Online child sex abuse soars during Covid-19, as Western paedophiles pay to watch Asian children being violated online, often by their own families
Australia

In a hushed courtroom in the north of England in March, jurors in the trial of a former national radio disc jockey accused of molesting youngsters in the Philippines listened intently, as a prosecuting lawyer conjured up the monsters of their own childhoods.

The crimes of some of Britain’s most notorious and reviled paedophiles – television presenters Jimmy Savile and Stuart Hall, and pop star Gary Glitter – were paraded before the jury to remind them how they destroyed lives from behind a cloak of celebrity and a veneer of respectability.

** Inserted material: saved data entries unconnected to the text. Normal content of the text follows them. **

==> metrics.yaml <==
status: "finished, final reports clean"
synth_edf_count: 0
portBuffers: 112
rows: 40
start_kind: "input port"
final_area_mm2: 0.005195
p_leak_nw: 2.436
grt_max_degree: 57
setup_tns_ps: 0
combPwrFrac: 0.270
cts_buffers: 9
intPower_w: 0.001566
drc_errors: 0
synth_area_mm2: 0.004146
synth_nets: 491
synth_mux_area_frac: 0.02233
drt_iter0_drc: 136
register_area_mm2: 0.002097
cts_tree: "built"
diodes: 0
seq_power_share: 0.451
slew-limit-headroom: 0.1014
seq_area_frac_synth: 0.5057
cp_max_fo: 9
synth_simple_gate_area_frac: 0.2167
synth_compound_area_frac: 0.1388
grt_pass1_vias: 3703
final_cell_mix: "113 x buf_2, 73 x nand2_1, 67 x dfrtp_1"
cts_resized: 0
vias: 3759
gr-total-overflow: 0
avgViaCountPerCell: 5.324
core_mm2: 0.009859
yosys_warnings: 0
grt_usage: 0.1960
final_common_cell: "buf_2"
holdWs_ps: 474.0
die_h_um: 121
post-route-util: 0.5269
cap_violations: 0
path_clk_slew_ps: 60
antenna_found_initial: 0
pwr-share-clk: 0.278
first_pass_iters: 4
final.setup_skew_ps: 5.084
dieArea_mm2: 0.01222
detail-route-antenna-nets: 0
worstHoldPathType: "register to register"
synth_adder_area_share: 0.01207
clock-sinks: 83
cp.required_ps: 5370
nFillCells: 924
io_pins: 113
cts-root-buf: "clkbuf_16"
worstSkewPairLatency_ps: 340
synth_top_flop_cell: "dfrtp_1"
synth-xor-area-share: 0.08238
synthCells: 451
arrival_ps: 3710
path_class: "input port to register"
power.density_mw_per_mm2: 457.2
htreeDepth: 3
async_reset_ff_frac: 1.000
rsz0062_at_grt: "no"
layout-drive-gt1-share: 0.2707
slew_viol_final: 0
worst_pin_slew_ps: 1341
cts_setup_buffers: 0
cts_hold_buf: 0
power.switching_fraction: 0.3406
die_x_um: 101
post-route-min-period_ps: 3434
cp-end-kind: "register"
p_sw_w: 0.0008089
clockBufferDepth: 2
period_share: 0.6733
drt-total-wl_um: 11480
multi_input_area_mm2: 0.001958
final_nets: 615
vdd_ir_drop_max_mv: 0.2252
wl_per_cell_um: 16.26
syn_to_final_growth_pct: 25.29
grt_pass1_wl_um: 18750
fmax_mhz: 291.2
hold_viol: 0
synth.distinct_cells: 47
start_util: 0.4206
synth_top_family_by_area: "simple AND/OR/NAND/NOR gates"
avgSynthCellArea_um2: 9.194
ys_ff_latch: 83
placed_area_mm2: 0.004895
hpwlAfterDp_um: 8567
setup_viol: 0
<file path="config.mk">
export PLATFORM = sky130hd
export DESIGN_NAME = frame_painter
export DESIGN_NICKNAME = d
export VERILOG_FILES = /design/src/rtl/frame_painter.sv
export SDC_FILE = /design/constraint.sdc
export NUM_CORES = 1
export LEC_CHECK = 0
export BUFFER_PORTS_ARGS = -buffer_cell sky130_fd_sc_hd__buf_2
export CORE_UTILIZATION = 51
export DETAILED_ROUTE_END_ITERATION = 8
export PLACE_DENSITY_LB_ADDON = 0.12
export SYNTH_ARGS = -nofsm -noshare
export SYNTH_HDL_FRONTEND = slang
export SYNTH_SLANG_ARGS = --single-unit
</file>
<file path="constraint.sdc">
create_clock -name clk -period 2.05 [get_ports clk]
set_clock_uncertainty 0.15 [all_clocks]
set_input_delay 0.1025 -clock clk [delete_from_list [all_inputs] [get_ports clk]]
set_output_delay 0.1025 -clock clk [all_outputs]
set_load 0.02 [all_outputs]
</file>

“Some of you may be old enough to remember [Savile’s television show] Jim’ll Fix It,” prosecutor Jo Kidd told the court. “You will remember watching [Hall’s television show] It’s a Knockout. You will remember revelling in the size of Gary Glitter’s [platform] shoes. They were people who were spoken highly of, even people who were knighted.”

The hellish descent of Savile, Hall and Glitter from national treasures to creepy bogeymen held a clear lesson from recent history, she argued, saying, “When one puts on a public face, when one carries out charity work, it does not mean the underbelly of their sexual depravity is not real.”

Former BBC Radio 1 DJ Mark Page after his arrest for paying to watch children as young as 12 to be abused by their own family. He was jailed for 12 years. Photo: Red Door News/Cleveland Police

The man present in the dock that day, 1980s BBC Radio 1 DJ Mark Page, was a different kind of monster, the kind you can never lock your door against at night to keep your children safe.

Page – who was jailed for 12 years – committed much of his abuse from behind the curtains of his Teesside home, while his victims were 10,000km away in the Philippines. Page paid for children as young as 12 to be abused by family members, while he watched online.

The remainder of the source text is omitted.